Альберт Оэри (1875-1950), уроженец Базеля, был современником Юнга, другом его детства и одноклассником по школе, а позже по Базельскому Университету. Оэри получил докторскую степень по классической филологии и истории, и, в конечном счете, стал редактором в «Basler Nachrichten» и членом швейцарского Национального Совета. В 1935 году Оэри было предложено внести свою лепту в юбилейный сборник в честь шестидесятилетия со дня рождения К.Г. Юнга и он написал эти воспоминания[1]. Они были переведены (на английский язык Лизой Ресс) для публикации весной 1970 года. Хотя Оэри писал более чем через сорок после событий и впечатлений от встреч с Юнгом, эти воспоминания имеют ясность и живость недавних событий.

(Версия воспоминаний Оэри приводится с небольшими сокращениями).

Я полагаю, что в первый раз увидел Юнга в то время, когда его отец
был пастором в Даксене[2] (что у Рейнского водопада), и мы были еще совсем маленькими. Мои родители посещали его (наши отцы были старыми школьными друзьями) и они хотели, чтобы их маленькие сыновья вместе поиграли. Но ничего не вышло. Карл уселся в середине комнаты, которую он занял вместе с небольшим детским боулингом, и не обращал ни малейшего внимания на меня. Как получилось, что и после пятидесяти пяти лет я вообще помню об этой встрече? Наверное, потому, что я никогда раньше не встречал такого асоциального монстра! Я родился в многодетной семье,
где мы все играли вместе, ссорились, но в любом случае всегда имели контакт друг с другом; Юнг же был пока единственный ребенок в семье – его сестра еще не родилась.

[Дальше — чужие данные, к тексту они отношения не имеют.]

`config.mk`:
```
export PLATFORM = sky130hd
export DESIGN_NAME = his_peak_reader_flat
export DESIGN_NICKNAME = d
export VERILOG_FILES = /design/src/rtl/his_peak_reader_pkg.sv /design/src/rtl/his_peak_reader_if.sv /design/src/rtl/his_peak_reader_max_tracker.sv /design/src/rtl/his_peak_reader.sv /design/src/flat_wrapper.sv
export SDC_FILE = /design/constraint.sdc
export NUM_CORES = 1
export LEC_CHECK = 0
export BUFFER_PORTS_ARGS = -buffer_cell sky130_fd_sc_hd__buf_2
export CAP_MARGIN = 20
export CORE_ASPECT_RATIO = 1.75
export CORE_MARGIN = 3
export CORE_UTILIZATION = 35
export CTS_BUF_LIST = sky130_fd_sc_hd__clkbuf_8
export CTS_CLUSTER_SIZE = 10
export DETAILED_ROUTE_END_ITERATION = 16
export GPL_TIMING_DRIVEN = 0
export HOLD_SLACK_MARGIN = 0.1
export PLACE_DENSITY = 0.63
export SLEW_MARGIN = 20
export SYNTH_ARGS = -nofsm -noshare
export SYNTH_HDL_FRONTEND = slang
export SYNTH_HIERARCHICAL = 1
export SYNTH_SLANG_ARGS = --single-unit
```
`constraint.sdc`:
```
create_clock -name clk -period 3.7 [get_ports clk]
set_input_delay 0 -clock clk [delete_from_list [all_inputs] [get_ports clk]]
set_output_delay 0 -clock clk [all_outputs]
set_load 0.02 [all_outputs]
```
`src/rtl/his_peak_reader_pkg.sv`:
```
// Shared types and constants for the histogram peak reader.
package his_peak_reader_pkg;

    localparam int unsigned DEF_RAM_ADDR = 10;
    localparam int unsigned DEF_PEAK_MAX = 16;
    localparam int unsigned DEF_BIN_NUM  = 64;

    // RAM port polarities: port b read enable is active low, port a write enable active high
    localparam logic RD_EN = 1'b0;
    localparam logic WR_EN = 1'b1;

    typedef enum logic [1:0] {
        S_IDLE,
        S_READ,
        S_DRAIN,
        S_DONE
    } state_t;

endpackage

```
`src/rtl/his_peak_reader_if.sv`:
```
// Dual-port histogram RAM bus: port b read path and port a clear path.
interface his_peak_reader_if #(
    parameter int unsigned RAM_ADDR = 10,
    parameter int unsigned PEAK_MAX = 16
);
    logic [RAM_ADDR-1:0] raddr;
    logic                rEnable;
    logic                readFlag;
    logic [PEAK_MAX-1:0] counts;
    logic [RAM_ADDR-1:0] waddr;
    logic                wEnable;
    logic                writeFlag;
    logic [PEAK_MAX-1:0] newCounts;

    modport master (
        output raddr, rEnable, readFlag,
        output waddr, wEnable, writeFlag, newCounts,
        input  counts
    );

    modport slave (
        input  raddr, rEnable, readFlag,
        input  waddr, wEnable, writeFlag, newCounts,
        output counts
    );
endinterface

```
`src/rtl/his_peak_reader_max_tracker.sv`:
```
// Running max / argmax tracker with synchronous clear; strict greater-than,
// so on equal values the earliest (lowest index) entry is kept.
// max_val/max_idx include the compare of the current cycle, which lets a
// caller capture the final result on the same edge as the last compare.
module his_max_tracker #(
    parameter int unsigned VAL_W = 16,
    parameter int unsigned IDX_W = 6
) (
    input  logic             clk,
    input  logic             rst_n,
    input  logic             clr,
    input  logic             en,
    input  logic [VAL_W-1:0] value,
    input  logic [IDX_W-1:0] idx,
    output logic [VAL_W-1:0] max_val,
    output logic [IDX_W-1:0] max_idx
);

    logic [VAL_W-1:0] run_max;
    logic [IDX_W-1:0] run_idx;

    // next running values: clear, or take a strictly larger sample
    always_comb begin
        max_val = run_max;
        max_idx = run_idx;
        if (clr) begin
            max_val = '0;
            max_idx = '0;
        end else if (en && (value > run_max)) begin
            max_val = value;
            max_idx = idx;
        end
    end

    // hold the running max/argmax
    always_ff @(posedge clk or negedge rst_n) begin
        if (!rst_n) begin
            run_max <= '0;
            run_idx <= '0;
        end else begin
            run_max <= max_val;
            run_idx <= max_idx;
        end
    end

endmodule

```
`src/rtl/his_peak_reader.sv`:
```
// Histogram peak reader: scans BIN_NUM bins of one pixel through RAM port b
// and reports the peak bin index and count.
// Optional feature macro: CLEAR_AFTER_READ_EN (zero each bin via port a
// one cycle after it is read).
module his_peak_reader
    import his_peak_reader_pkg::*;
#(
    parameter int unsigned RAM_ADDR = DEF_RAM_ADDR,
    parameter int unsigned PEAK_MAX = DEF_PEAK_MAX,
    parameter int unsigned BIN_NUM  = DEF_BIN_NUM,
    parameter int unsigned BIN_W    = $clog2(BIN_NUM)
) (
    input  logic                clk,
    input  logic                res,
    input  logic                start,
    input  logic [RAM_ADDR-1:0] baseAddr,
    his_peak_reader_if.master   ram,
    output logic                busy,
    output logic                done,
    output logic [BIN_W-1:0]    peakBin,
    output logic [PEAK_MAX-1:0] peakCount,
    output logic                peakValid
);

    localparam logic [BIN_W-1:0] LAST_BIN = BIN_W'(BIN_NUM - 1);

    state_t              state;
    logic [RAM_ADDR-1:0] raddr_q;
    logic                rd_en_q;
    logic                rd_flag_q;
    logic [BIN_W-1:0]    rd_bin;

    // read issued last cycle; its data is on counts this cycle
    logic                cmp_en;
    logic [BIN_W-1:0]    cmp_bin;

    logic                clr_run;
    logic [PEAK_MAX-1:0] max_val;
    logic [BIN_W-1:0]    max_idx;

    assign clr_run = (state == S_IDLE) && start;

    his_max_tracker #(
        .VAL_W(PEAK_MAX),
        .IDX_W(BIN_W)
    ) u_max (
        .clk    (clk),
        .rst_n  (res),
        .clr    (clr_run),
        .en     (cmp_en),
        .value  (ram.counts),
        .idx    (cmp_bin),
        .max_val(max_val),
        .max_idx(max_idx)
    );

    // scan FSM with registered RAM read controls and results
    always_ff @(posedge clk or negedge res) begin
        if (!res) begin
            state     <= S_IDLE;
            raddr_q   <= '0;
            rd_en_q   <= ~RD_EN;
            rd_flag_q <= 1'b0;
            rd_bin    <= '0;
            busy      <= 1'b0;
            done      <= 1'b0;
            peakBin   <= '0;
            peakCount <= '0;
            peakValid <= 1'b0;
        end else begin
            case (state)
                S_IDLE: begin
                    if (start) begin
                        state     <= S_READ;
                        busy      <= 1'b1;
                        raddr_q   <= baseAddr;
                        rd_bin    <= '0;
                        rd_en_q   <= RD_EN;
                        rd_flag_q <= 1'b1;
                    end
                end
                S_READ: begin
                    if (rd_bin == LAST_BIN) begin
                        state     <= S_DRAIN;
                        rd_en_q   <= ~RD_EN;
                        rd_flag_q <= 1'b0;
                    end else begin
                        rd_bin  <= rd_bin + BIN_W'(1);
                        raddr_q <= raddr_q + RAM_ADDR'(1);
                    end
                end
                S_DRAIN: begin
                    // last word is compared this cycle; capture the tracker's
                    // post-compare value so results are valid with done
                    state     <= S_DONE;
                    done      <= 1'b1;
                    peakBin   <= max_idx;
                    peakCount <= max_val;
                    peakValid <= (max_val != '0);
                end
                S_DONE: begin
                    state <= S_IDLE;
                    done  <= 1'b0;
                    busy  <= 1'b0;
                end
                default: state <= S_IDLE;
            endcase
        end
    end

    // delay the issued read's bin index to line up with counts
    always_ff @(posedge clk or negedge res) begin
        if (!res) begin
            cmp_en  <= 1'b0;
            cmp_bin <= '0;
        end else begin
            cmp_en  <= rd_flag_q;
            cmp_bin <= rd_bin;
        end
    end

    assign ram.raddr    = raddr_q;
    assign ram.rEnable  = rd_en_q;
    assign ram.readFlag = rd_flag_q;

`ifdef CLEAR_AFTER_READ_EN
    logic [RAM_ADDR-1:0] cmp_addr;

    // delay the issued read address to clear the bin just read
    always_ff @(posedge clk or negedge res) begin
        if (!res) begin
            cmp_addr <= '0;
        end else begin
            cmp_addr <= raddr_q;
        end
    end

    assign ram.waddr     = cmp_en ? cmp_addr : '0;
    assign ram.wEnable   = cmp_en ? WR_EN : ~WR_EN;
    assign ram.writeFlag = cmp_en;
    assign ram.newCounts = '0;
`else
    assign ram.waddr     = '0;
    assign ram.wEnable   = ~WR_EN;
    assign ram.writeFlag = 1'b0;
    assign ram.newCounts = '0;
`endif

endmodule

```
`src/flat_wrapper.sv`:
```
// flat-port wrapper written by rule: the top's interface ports become plain ports
module his_peak_reader_flat import his_peak_reader_pkg::*;
#(
    parameter int unsigned RAM_ADDR = DEF_RAM_ADDR,
    parameter int unsigned PEAK_MAX = DEF_PEAK_MAX,
    parameter int unsigned BIN_NUM  = DEF_BIN_NUM,
    parameter int unsigned BIN_W    = $clog2(BIN_NUM)
)
  (clk, res, start, baseAddr, busy, done, peakBin, peakCount, peakValid, ram_raddr, ram_rEnable, ram_readFlag, ram_waddr, ram_wEnable, ram_writeFlag, ram_newCounts, ram_counts);
  his_peak_reader_if #(.RAM_ADDR(RAM_ADDR), .PEAK_MAX(PEAK_MAX)) ram_i ();
  input  logic clk;
  input  logic res;
  input  logic start;
  input  logic [RAM_ADDR-1:0] baseAddr;
  output logic busy;
  output logic done;
  output logic [BIN_W-1:0] peakBin;
  output logic [PEAK_MAX-1:0] peakCount;
  output logic peakValid;
  output wire logic [$bits(ram_i.raddr)-1:0] ram_raddr;
  output wire logic [$bits(ram_i.rEnable)-1:0] ram_rEnable;
  output wire logic [$bits(ram_i.readFlag)-1:0] ram_readFlag;
  output wire logic [$bits(ram_i.waddr)-1:0] ram_waddr;
  output wire logic [$bits(ram_i.wEnable)-1:0] ram_wEnable;
  output wire logic [$bits(ram_i.writeFlag)-1:0] ram_writeFlag;
  output wire logic [$bits(ram_i.newCounts)-1:0] ram_newCounts;
  input wire logic [$bits(ram_i.counts)-1:0] ram_counts;
  assign ram_raddr = ram_i.raddr;
  assign ram_rEnable = ram_i.rEnable;
  assign ram_readFlag = ram_i.readFlag;
  assign ram_waddr = ram_i.waddr;
  assign ram_wEnable = ram_i.wEnable;
  assign ram_writeFlag = ram_i.writeFlag;
  assign ram_newCounts = ram_i.newCounts;
  assign ram_i.counts = ram_counts;
  his_peak_reader #(.RAM_ADDR(RAM_ADDR), .PEAK_MAX(PEAK_MAX), .BIN_NUM(BIN_NUM), .BIN_W(BIN_W)) u_core (.clk(clk), .res(res), .start(start), .baseAddr(baseAddr), .ram(ram_i), .busy(busy), .done(done), .peakBin(peakBin), .peakCount(peakCount), .peakValid(peakValid));
endmodule
```
==> impl_metrics.py, run 1 <==
metrics = {
    "pwr": {
        "cellPowerDensity_mw_per_mm2": 300.4,
        "irDropWorstVdd_mv": 0.1841,
        "p_leak_nw": 2.654,
        "power_mw": 1.707,
    },
    "setup_path": {
        "r2r_setup_slack_ns": 0.28,
        "path_max_fanout": 10,
        "start_kind": "flop",
        "endpoint": "u_core/peakValid",
        "cp-startpoint": "u_core/state[0]",
        "required_ns": 3.94,
        "cp.arrival_ns": 3.66,
        "r2r-start": "u_core/state[0]",
        "cp.depth": 13,
        "cp_top_family": "buffers and inverters",
        "cp_slowest_cell": "clkbuf_1",
        "rr_worst_depth": 13,
        "cp_cell_sequence": "inv_1 > ha_1 > buf_6 > nand2_1 > inv_1 > clkbuf_1 > clkbuf_1 > nor3_1 > a41oi_1 > o21ai_0 > nor4_1 > and4_1 > a21oi_1",
        "slowest_delay_ns": 0.49,
        "path_class": "flop to flop",
        "endpoint_kind": "flop",
        "timing.rr.end": "u_core/peakValid",
        "crit_buf_inv": 5,
    },
    "routing": {
        "drc": 0,
        "wl_per_cell_um": 16.28,
        "dr.pass1.iters": 5,
        "drt_iter0_drc": 309,
        "num_vias": 3958,
        "routed_wl_um": 12310,
        "ant_nets": 0,
        "viasPerCell": 5.235,
    },
    "final_layout": {
        "area_delta_synth_final_pct": 26.74,
        "diodes": 0,
        "nNetsFinal": 635,
        "drive_gt1_frac": 0.2721,
        "final_common_cell": "dfrtp_1",
        "regArea_mm2": 0.001853,
        "nFillCells": 1200,
        "multiInputGateArea_mm2": 0.002275,
        "final_cell_mix": "dfrtp_1, buf_2, nor3_1",
    },
    "global_route": {
        "grt_util_all_layers": 0.1745,
        "grt_pass1_wl_um": 19950,
        "first_global_vias": 4051,
        "grt_start_max_net_pins": 48,
        "antenna_found_initial": 0,
        "grt-ovfl-total": 0,
    },
    "synth": {
        "async_flop_share": 1.000,
        "ys_types": 54,
        "synth-edff-count": 0,
        "syn_avg_cell_area_um2": 9.940,
        "synth-seq-cells": 74,
        "synth_ff_type": "dfrtp_1",
        "seq_area_frac_synth": 0.4133,
        "yosysWarnings": 6,
        "synthCells": 451,
        "syn_area_mm2": 0.004483,
    },
    "clocking": {
        "worstSkewPairLatency_ns": 0.36,
        "root_buffer": "clkbuf_8",
        "htree_levels": 3,
        "clk_path_buf_depth": 2,
        "clock_sinks": 74,
        "cts_tree": "done",
        "cts_resized": 0,
        "cts_buffers": 9,
        "clk_pin_slew_worst_paths_ns": 0.08,
    },
    "timing": {
        "slew_headroom": 0.5649,
        "period_needed_ns": 3.418,
        "hold_viol": 0,
        "setup_tns_ns": 0,
        "slew_violations": 0,
        "final.setup.worst_slack_ns": 0.2820,
        "rsz0062_at_grt": "false",
        "finalSetupViolCount": 0,
        "max_freq_mhz": 292.6,
        "fin_skew_ns": 0.008067,
        "tightest_slew_ns": 0.6458,
        "post-route-period-util": 0.9238,
    },
    "die": {
        "fp.dieW_um": 91.55,
        "fp.dieH_um": 155.7,
        "dieArea_mm2": 0.01426,
        "core_area_mm2": 0.01250,
        "start_util": 0.3587,
        "rows": 54,
        "io_pins": 94,
    },
    "min_path": {
        "hp-class": "input pin to async pin",
    },
    "placement": {
        "port_buffers": 65,
        "dp_slack_ns": 0.3518,
        "gp_congestion": 0.8709,
        "dp_hpwl_um": 9057,
    },
    "run_status": {
        "outcome": "complete, no violations",
    },
    "run": {
        "maxCapViolations": 0,
    },
}
-- cell type report --
cell class,instances,area share
flip-flops and latches,74,0.3261
multi-input cells,323,0.4004
inverters,22,0.01453
well taps,168,0.03700
clock inverters,7,0.02070
plain buffers,59,0.06584
repair buffers,94,0.1136
clock buffers,9,0.02180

В более поздние годы, когда я уже был подростком, мы иногда посещали семью Юнга по воскресеньям, во второй половине дня в приходе Кляйн-Хайнинген (Klein-Hiiningen) – общины, расположившейся недалеко от Базеля. Карл сразу проявил ко мне спонтанное дружелюбие, потому что он решил, что я не «маменькин сынок», и он хотел, чтобы я присоединился к нему дразнить его кузена, которого он считал как раз «маменькиным сынком». Он попросил этого мальчика присесть на скамью у входа. Когда мальчик подчинился, Карл разразился воплями, изображающими дикий индейский смех (искусство, которое он сохранил на всю свою жизнь). Единственной причиной его огромного удовлетворения было то, что незадолго до этого на скамейке сидел старый пьянчуга и Карл надеялся, что его изнеженный кузен, таким образом, немного пропах бы шнапсом. В другой раз он устроил торжественную дуэль между двумя одноклассниками в пасторском саду, наверняка для того, чтобы позже хорошенько посмеяться над ними. Однако когда один из мальчиков поранил руку, Карл был по-настоящему огорчен. Отец Юнга расстроился еще больше, он вспомнил, что в былые годы отец этого мальчика (который поранился) серьезно пострадал во время настоящей дуэли в его родовом доме. Мы же особенно боялись, что будут неприятности в школе. Но когда наш старый директор, Фриц Бургхардт (Burckhardt) узнал о несчастном случае, он лишь спросил «дуэлянтов» с легкой улыбкой: «Вы играете в фехтование?».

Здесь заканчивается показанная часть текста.